Or by 'accountable' do you mean, dangle the purse like Bush? Really? More old-skool punitive response? Sounds tough. Oh wait you state in Solution 1 punishment = bad. Never mind. And what about your 3 solutions? Nary a mention of 'incentivizing' parents to take responsibility. Chatter about an army of new teachers. As if. Did you not read the Asian report?
How about this.: If you're truly serious about preparing kids for college, regaining a respectable standing in the brain game, raising standards, raising test scores and benchmarks, putting us back on the R&D map, why not apply the Asian model? Which really, is no more Asian than it is common sense. As it wasn't too long ago we harbored similar motivations and method.
Otherwise, it sounds like more lip service.

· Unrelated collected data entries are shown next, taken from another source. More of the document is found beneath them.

Context: an optimization exercise on an open-source flow, tuned for small area. The choices shown serve that exercise and are no tape-out recipe. Function was checked by simulation only, so behaviour that the tests miss may differ from the original.

job 101:
==> flow/design.v <==
module clk_div_multi #(
    parameter int          N_CH        = 4,
    parameter int          CH_W        = 2,
    parameter int          CNT_W       = 32,
    parameter int unsigned DEFAULT_DIV = 100000000
) (
    input  logic             clk,
    input  logic             rst,
    input  logic             sync,
    input  logic             wr_en,
    input  logic [CH_W-1:0]  wr_ch,
    input  logic [CNT_W-1:0] wr_div,
    output logic [N_CH-1:0]  clkout,
    output logic [N_CH-1:0]  tick,
    output logic [N_CH-1:0]  pending
);
    localparam int               HW      = CNT_W - 1;
    localparam logic [CNT_W-1:0] DEF_DIV = CNT_W'(DEFAULT_DIV);
    localparam logic             DEF_HZ  = (DEF_DIV[CNT_W-1:1] == '0);
    localparam logic [HW-1:0]    CNT_RST  = DEF_DIV[CNT_W-1:1];
    localparam logic [HW-1:0]    CNT_RST1 = CNT_RST - 1'b1;
    logic force_load;
    assign force_load = sync;
    logic fresh;
    always_ff @(posedge clk or posedge rst) begin
        if (rst) fresh <= 1'b1;
        else     fresh <= 1'b0;
    end
    logic             wr_hz;
    logic [CNT_W-1:0] wd;
    logic             wd_hz;
    assign wr_hz = (wr_div[CNT_W-1:1] == '0);
    assign wd    = fresh ? DEF_DIV : wr_div;
    assign wd_hz = fresh ? DEF_HZ : wr_hz;
    for (genvar i = 0; i < N_CH; i++) begin : g_ch
        logic [CNT_W-1:0] reg_a;
        logic [CNT_W-1:0] reg_b;
        logic             a_hz;
        logic             b_hz;
        logic [HW-1:0]    cnt_nq;
        logic [HW-1:0]    cnt_q;
        logic             ptr_q;
        logic             shd_q;
        logic             ph_q;
        logic             wr_hit;
        logic             d_hz, d_0;
        logic             d_zero, d_one;
        logic             cnt_hz;
        logic             p_end;
        logic [HW-1:0]    dec;
        logic             tick_c;
        logic             load;
        logic             ldv;
        logic             sw;
        logic             s_sel;
        logic             use_a, use_b, use_c;
        logic [HW-1:0]    cnt_n;
        logic [HW:0]      brw;
        logic             ptr_n;
        logic             shd_n;
        logic             ph_n;
        logic             wr_a, wr_b;
        always_comb begin
            cnt_q  = ~cnt_nq;
            wr_hit = wr_en && (wr_ch == CH_W'(i));
            d_hz   = ptr_q ? b_hz : a_hz;
            d_0    = ptr_q ? reg_b[0] : reg_a[0];
            d_zero = d_hz && !d_0;
            d_one  = d_hz && d_0;
            cnt_hz = (cnt_q[HW-1:1] == '0);
            p_end  = cnt_hz && (cnt_q[0] ^ (!ph_q && d_0));
            tick_c = p_end && (ph_q || d_one) && !fresh;
            load   = tick_c || d_zero || force_load;
            ldv    = load && !fresh;
            sw     = p_end && !ph_q;
            s_sel  = ptr_q ^ shd_q;
            use_a  = ldv ? !s_sel : (sw && !ptr_q && !fresh);
            use_b  = ldv ?  s_sel : (sw &&  ptr_q && !fresh);
            use_c  = !ldv && !sw && !fresh;
            brw[0] = 1'b1;
            for (int k = 0; k < HW; k++) begin
                dec[k]     = cnt_q[k] ^ brw[k];
                brw[k+1]   = brw[k] & !cnt_q[k];
            end
            cnt_n  = ({HW{use_a}} & reg_a[CNT_W-1:1]) |
                     ({HW{use_b}} & reg_b[CNT_W-1:1]) |
                     ({HW{use_c}} & dec) |
                     ({HW{fresh}} & (force_load ? CNT_RST : CNT_RST1));
            ph_n   = !load && (ph_q || p_end) && !fresh;
            ptr_n  = ptr_q ^ (load && shd_q);
            shd_n  = wr_hit || (shd_q && !load);
            wr_a   = wr_hit &&  ptr_n;
            wr_b   = wr_hit && !ptr_n;
        end
        always_ff @(posedge clk or posedge rst) begin
            if (rst) begin
                ptr_q <= 1'b0;
                shd_q <= 1'b0;
                ph_q  <= 1'b0;
            end else begin
                ptr_q <= ptr_n;
                shd_q <= shd_n;
                ph_q  <= ph_n;
            end
        end
        always_ff @(posedge clk) begin
            cnt_nq <= ~cnt_n;
            if (wr_a || fresh) begin
                reg_a <= wd;
                a_hz  <= wd_hz;
            end
            if (wr_b) begin
                reg_b <= wr_div;
                b_hz  <= wr_hz;
            end
        end
        assign clkout[i]  = ph_q;
        assign tick[i]    = tick_c;
        assign pending[i] = shd_q && (reg_a != reg_b);
    end
endmodule
clock: 10.0 ns
lec_check: 0
cap_margin: 20
core_margin: 2
core_utilization: 40
slew_margin: 20
standard.sh (not shown) runs the stock make flow with config.mk's settings and CLKGATE_MAP_FILE= SYNTH_SCRIPT=/design/flow/synth_recipe.tcl, a recipe that flattens the netlist after the stock synthesis.
==> flow/flow/run.sh <==
#!/bin/bash
# Own layout flow: the standard ORFS flow (standard.sh) with these changes.
#  1. Synthesis runs the standard flow's synthesis script (synth_recipe.tcl) unchanged, but with an
#     area-oriented ABC mapping script (flow/abc_area.script) and without Yosys's
#     half/full-adder extraction (ADDER_MAP_FILE empty), so ABC maps the counters'
#     ripple chains itself. Registers are untouched by either change.
#  2. CTS uses clkbuf_8 clock buffers, sink clusters of up to 16 flip-flops, and no
#     dummy loads.
#  3. Ports are buffered with buf_1.
# Every other step is standard.sh's, with the design's settings. Each make run's full
# output goes to its own log here; ORFS's per-step logs are under orfs/logs/.
set -euo pipefail
HERE=$(pwd)

# Synthesis scripts: ORFS's, with the ABC script replaced.
rm -rf "$HERE/synth_scripts"
cp -r "$FLOW_HOME/scripts" "$HERE/synth_scripts"
cp "$HERE/flow/abc_area.script" "$HERE/synth_scripts/abc_speed.script"

bash standard.sh SCRIPTS_DIR="$HERE/synth_scripts" ADDER_MAP_FILE= synth > "$HERE/synth.log" 2>&1

bash standard.sh \
  "CTS_ARGS=-sink_clustering_enable -repair_clock_nets -dont_use_dummy_load -buf_list sky130_fd_sc_hd__clkbuf_8 -sink_clustering_size 16 -sink_clustering_max_diameter 60" \
  "BUFFER_PORTS_ARGS=-buffer_cell sky130_fd_sc_hd__buf_1" \
  finish > "$HERE/layout.log" 2>&1
==> flow/flow/abc_area.script <==
&get -n
&st
&dch
&nf -R 1000 -p
&put
Job 101 finished all stages; the layout is clean.
What job 102 does differently from job 101 at the input level:
==> flow/design.v <==
module clk_div_multi #(
    parameter int          N_CH        = 4,
    parameter int          CH_W        = 2,
    parameter int          CNT_W       = 32,
    parameter int unsigned DEFAULT_DIV = 100000000
) (
    input  logic             clk,
    input  logic             rst,
    input  logic             sync,
    input  logic             wr_en,
    input  logic [CH_W-1:0]  wr_ch,
    input  logic [CNT_W-1:0] wr_div,
    output logic [N_CH-1:0]  clkout,
    output logic [N_CH-1:0]  tick,
    output logic [N_CH-1:0]  pending
);
    localparam int               HW      = CNT_W - 1;
    localparam logic [CNT_W-1:0] DEF_DIV = CNT_W'(DEFAULT_DIV);
    localparam logic             DEF_HZ  = (DEF_DIV[CNT_W-1:1] == '0);
    localparam logic [HW-1:0]    CNT_RST = DEF_DIV[CNT_W-1:1] - HW'(!DEF_DIV[0]);
    localparam logic [HW-1:0]    CNT_RST1 = CNT_RST - HW'(CNT_RST != '0);
    logic force_load;
    assign force_load = sync;
    logic fresh;
    always_ff @(posedge clk or posedge rst) begin
        if (rst) fresh <= 1'b1;
        else     fresh <= 1'b0;
    end
    logic             wr_hz;
    logic [CNT_W-1:0] wd;
    logic             wd_hz;
    assign wr_hz = (wr_div[CNT_W-1:1] == '0);
    assign wd    = fresh ? DEF_DIV : wr_div;
    assign wd_hz = fresh ? DEF_HZ : wr_hz;
    for (genvar i = 0; i < N_CH; i++) begin : g_ch
        logic [CNT_W-1:0] reg_a;
        logic [CNT_W-1:0] reg_b;
        logic             a_hz;
        logic             b_hz;
        logic [HW-1:0]    cnt_q;
        logic             ptr_q;
        logic             shd_q;
        logic             ph_q;
        logic             wr_hit;
        logic             d_hz, d_0, s_0;
        logic             d_zero, d_one;
        logic             cnt_z;
        logic             tick_c;
        logic             load;
        logic             ldv;
        logic             sw;
        logic             s_sel;
        logic             use_a, use_b, use_c;
        logic [HW-1:0]    mval;
        logic             bin;
        logic [HW-1:0]    cnt_n;
        logic [HW:0]      brw;
        logic             ptr_n;
        logic             shd_n;
        logic             ph_n;
        logic             wr_a, wr_b;
        always_comb begin
            wr_hit = wr_en && (wr_ch == CH_W'(i));
            d_hz   = ptr_q ? b_hz : a_hz;
            d_0    = ptr_q ? reg_b[0] : reg_a[0];
            d_zero = d_hz && !d_0;
            d_one  = d_hz && d_0;
            cnt_z  = (cnt_q == '0);
            tick_c = cnt_z && (ph_q || d_one) && !fresh;
            load   = tick_c || d_zero || force_load;
            ldv    = load && !fresh;
            sw     = cnt_z && !ph_q;
            s_sel  = ptr_q ^ shd_q;
            s_0    = s_sel ? reg_b[0] : reg_a[0];
            use_a  = ldv ? !s_sel : (sw && !ptr_q && !fresh);
            use_b  = ldv ?  s_sel : (sw &&  ptr_q && !fresh);
            use_c  = !ldv && !sw && !fresh;
            mval   = ({HW{use_a}} & reg_a[CNT_W-1:1]) |
                     ({HW{use_b}} & reg_b[CNT_W-1:1]) |
                     ({HW{use_c}} & cnt_q);
            bin    = !(ldv && s_0) && !fresh;
            brw[0] = bin;
            for (int k = 0; k < HW; k++) begin
                cnt_n[k]   = mval[k] ^ brw[k];
                brw[k+1]   = brw[k] & !mval[k];
            end
            cnt_n = cnt_n | ({HW{fresh}} & (force_load ? CNT_RST : CNT_RST1));
            ph_n   = !load && (ph_q || cnt_z) && !fresh;
            ptr_n  = ptr_q ^ (load && shd_q);
            shd_n  = wr_hit || (shd_q && !load);
            wr_a   = wr_hit &&  ptr_n;
            wr_b   = wr_hit && !ptr_n;
        end
        always_ff @(posedge clk or posedge rst) begin
            if (rst) begin
                ptr_q <= 1'b0;
                shd_q <= 1'b0;
                ph_q  <= 1'b0;
            end else begin
                ptr_q <= ptr_n;
                shd_q <= shd_n;
                ph_q  <= ph_n;
            end
        end
        always_ff @(posedge clk) begin
            cnt_q <= cnt_n;
            if (wr_a || fresh) begin
                reg_a <= wd;
                a_hz  <= wd_hz;
            end
            if (wr_b) begin
                reg_b <= wr_div;
                b_hz  <= wr_hz;
            end
        end
        assign clkout[i]  = ph_q;
        assign tick[i]    = tick_c;
        assign pending[i] = shd_q && (reg_a != reg_b);
    end
endmodule
### Flow results
Total routing usage reported by global routing was lower in the run labelled job 102. | maximum VDD drop | job 102 vs job 101 | better |. Between job 101 and job 102, the fraction of synthesized cell area in xor and xnor cells figures differ only marginally. Looking at worst setup path category, the input port to flip-flop result is from job 102; the flip-flop to output port one comes from job 101. Job 102 against job 101: wire length has decreased, clock buffer instance count of the final layout has increased.

## static timing again, ports no longer ideal
No port has a modelled driver above. Below, the same layouts with a new extraction and two added sets of constraints. Step 1: set_driving_cell puts a clkbuf_16 on clk and a buf_2 on each other input, an assumption about the parent block. Step 2 also shifts input and output timing later by t, the mid clock arrival at the registers, as if the neighbouring blocks saw the same clock. a / b / c = ideal / step 1 / step 2; a / b = the first two.
run | t (ns) | setup WS [ns] | hold slack, ns
job 101 | 0.668 | 5.169 / 5.122 / 5.252 | 0.466 / 0.466 / 0.466
job 102 | 0.597 | 1.532 / 1.562 / 0.964 | 0.565 / 0.565 / 0.565
After both steps every run listed still meets setup and hold. For job 102, which loses most, drivers alone change the setup slack by +0.030 ns; drivers and shift together by -0.568 ns.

More: http://hughbosely.blogspot.com/2010/03/sped-ucation.html
I believe that we are in danger of becoming an authoritarian society when the many young people who have no decent education or good jobs for a hopeful future provide an "occupational growth area" in a penal system that could dominate the political and cultural spectrum of this country. Good education is the bulwark for a democratic society. But a healthy economic system is vital to give young learners a chance at a good education. That is where much of the focus should be given instead of trying to stigmatize the schools through misleading "accountability testing."
Everybody has been talking about school data for the last decade. Show me the numbers!
Where is the data that proves that low-scoring schools are the fault of the teachers who work there? Why do we accept as a given a radical proposition ("low scores are almost exclusively the teachers' fault") that is so unlikely to be true?
What other variables should be considered? Why aren't we considering them? Why are we creating policy based on a flawed supposition?
Oh, yeah. It's politicians and the uneducated making guesses again. Because it sure isn't science!